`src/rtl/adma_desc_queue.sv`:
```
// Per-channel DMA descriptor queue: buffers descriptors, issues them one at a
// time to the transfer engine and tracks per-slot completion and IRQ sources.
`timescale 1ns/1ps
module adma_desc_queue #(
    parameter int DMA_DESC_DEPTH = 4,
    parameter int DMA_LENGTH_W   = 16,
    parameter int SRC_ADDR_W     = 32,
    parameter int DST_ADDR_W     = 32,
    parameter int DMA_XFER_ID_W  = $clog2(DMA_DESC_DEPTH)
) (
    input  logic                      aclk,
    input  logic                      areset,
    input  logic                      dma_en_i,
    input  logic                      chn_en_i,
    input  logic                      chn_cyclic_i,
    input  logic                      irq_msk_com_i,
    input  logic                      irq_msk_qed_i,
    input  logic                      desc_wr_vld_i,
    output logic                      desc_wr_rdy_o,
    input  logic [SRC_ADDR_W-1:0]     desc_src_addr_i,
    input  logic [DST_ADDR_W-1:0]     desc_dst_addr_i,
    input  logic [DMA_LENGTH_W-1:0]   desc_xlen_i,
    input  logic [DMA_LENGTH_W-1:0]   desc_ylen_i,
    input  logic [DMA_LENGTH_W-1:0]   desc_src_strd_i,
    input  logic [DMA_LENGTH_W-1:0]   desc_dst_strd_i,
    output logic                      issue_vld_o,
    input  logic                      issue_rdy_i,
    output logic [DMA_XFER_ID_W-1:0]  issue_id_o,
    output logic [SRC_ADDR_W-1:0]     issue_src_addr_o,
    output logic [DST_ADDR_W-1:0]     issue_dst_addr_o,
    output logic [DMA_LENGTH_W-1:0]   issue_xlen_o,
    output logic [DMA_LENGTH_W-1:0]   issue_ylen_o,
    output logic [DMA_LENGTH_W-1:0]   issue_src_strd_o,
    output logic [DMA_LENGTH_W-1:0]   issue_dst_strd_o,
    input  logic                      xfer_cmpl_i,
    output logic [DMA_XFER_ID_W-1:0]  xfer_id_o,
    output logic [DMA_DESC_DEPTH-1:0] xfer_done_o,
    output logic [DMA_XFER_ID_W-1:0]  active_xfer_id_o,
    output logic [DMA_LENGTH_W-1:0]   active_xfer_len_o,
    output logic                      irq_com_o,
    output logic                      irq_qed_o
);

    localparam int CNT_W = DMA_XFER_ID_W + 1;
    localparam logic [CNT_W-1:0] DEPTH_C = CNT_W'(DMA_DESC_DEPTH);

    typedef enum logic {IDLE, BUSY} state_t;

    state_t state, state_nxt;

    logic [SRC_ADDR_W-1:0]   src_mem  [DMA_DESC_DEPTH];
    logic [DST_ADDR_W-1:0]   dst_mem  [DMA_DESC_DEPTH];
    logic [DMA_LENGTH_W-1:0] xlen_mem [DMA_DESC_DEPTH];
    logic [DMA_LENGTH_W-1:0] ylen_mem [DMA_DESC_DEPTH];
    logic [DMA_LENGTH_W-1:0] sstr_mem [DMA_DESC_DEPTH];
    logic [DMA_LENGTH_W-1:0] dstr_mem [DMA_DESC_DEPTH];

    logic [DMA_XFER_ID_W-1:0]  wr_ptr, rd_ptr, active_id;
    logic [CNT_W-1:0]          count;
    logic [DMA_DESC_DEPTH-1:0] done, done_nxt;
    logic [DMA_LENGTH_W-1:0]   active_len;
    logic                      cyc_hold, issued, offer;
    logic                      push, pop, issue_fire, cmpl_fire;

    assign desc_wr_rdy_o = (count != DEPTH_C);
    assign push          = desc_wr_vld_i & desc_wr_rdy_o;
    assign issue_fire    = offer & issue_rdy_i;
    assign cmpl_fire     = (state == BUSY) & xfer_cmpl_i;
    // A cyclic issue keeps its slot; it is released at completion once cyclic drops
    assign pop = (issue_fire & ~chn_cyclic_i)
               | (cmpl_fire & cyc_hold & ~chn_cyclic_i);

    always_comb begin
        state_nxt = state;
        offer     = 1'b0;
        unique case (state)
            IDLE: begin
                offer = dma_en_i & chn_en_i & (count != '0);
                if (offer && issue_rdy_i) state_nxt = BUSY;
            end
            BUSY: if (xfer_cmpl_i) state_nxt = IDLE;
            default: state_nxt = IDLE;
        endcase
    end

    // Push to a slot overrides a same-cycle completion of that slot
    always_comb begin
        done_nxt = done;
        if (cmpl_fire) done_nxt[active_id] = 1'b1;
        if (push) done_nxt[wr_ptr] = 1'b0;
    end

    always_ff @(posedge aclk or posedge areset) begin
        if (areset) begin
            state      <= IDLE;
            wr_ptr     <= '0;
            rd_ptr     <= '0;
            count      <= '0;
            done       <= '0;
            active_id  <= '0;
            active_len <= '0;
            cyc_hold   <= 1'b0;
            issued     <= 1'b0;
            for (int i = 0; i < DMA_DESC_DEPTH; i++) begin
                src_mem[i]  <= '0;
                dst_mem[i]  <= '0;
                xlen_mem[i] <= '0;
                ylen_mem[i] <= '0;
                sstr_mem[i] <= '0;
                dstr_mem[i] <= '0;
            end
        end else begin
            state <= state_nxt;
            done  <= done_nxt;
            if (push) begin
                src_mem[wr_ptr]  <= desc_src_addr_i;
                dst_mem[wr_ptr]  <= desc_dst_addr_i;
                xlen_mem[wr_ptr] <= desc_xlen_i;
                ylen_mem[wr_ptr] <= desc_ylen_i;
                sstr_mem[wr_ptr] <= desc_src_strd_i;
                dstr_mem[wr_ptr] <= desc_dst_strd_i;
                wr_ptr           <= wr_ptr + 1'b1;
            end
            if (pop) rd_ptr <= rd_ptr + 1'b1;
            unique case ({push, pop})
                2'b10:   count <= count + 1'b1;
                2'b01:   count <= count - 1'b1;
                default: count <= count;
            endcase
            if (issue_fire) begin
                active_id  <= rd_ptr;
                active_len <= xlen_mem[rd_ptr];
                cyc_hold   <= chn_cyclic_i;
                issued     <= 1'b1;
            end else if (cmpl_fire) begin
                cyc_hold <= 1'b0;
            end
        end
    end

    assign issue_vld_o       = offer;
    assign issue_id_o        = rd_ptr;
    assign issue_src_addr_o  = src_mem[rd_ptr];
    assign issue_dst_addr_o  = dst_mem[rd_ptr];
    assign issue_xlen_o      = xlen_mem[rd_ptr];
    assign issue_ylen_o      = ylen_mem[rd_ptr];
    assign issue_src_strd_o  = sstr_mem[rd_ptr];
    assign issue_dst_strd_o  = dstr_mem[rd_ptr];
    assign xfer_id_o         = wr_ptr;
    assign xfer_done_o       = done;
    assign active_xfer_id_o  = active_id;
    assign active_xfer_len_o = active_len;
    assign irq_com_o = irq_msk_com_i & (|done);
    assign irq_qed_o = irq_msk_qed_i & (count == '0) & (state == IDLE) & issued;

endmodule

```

--------------------------------------------------

■ What is expected ■
Select the lines from the entries that include the word "completion".

■ Task answer ■
// time to the transfer engine and tracks per-slot completion and IRQ sources.
    // A cyclic issue keeps its slot; it is released at completion once cyclic drops
    // Push to a slot overrides a same-cycle completion of that slot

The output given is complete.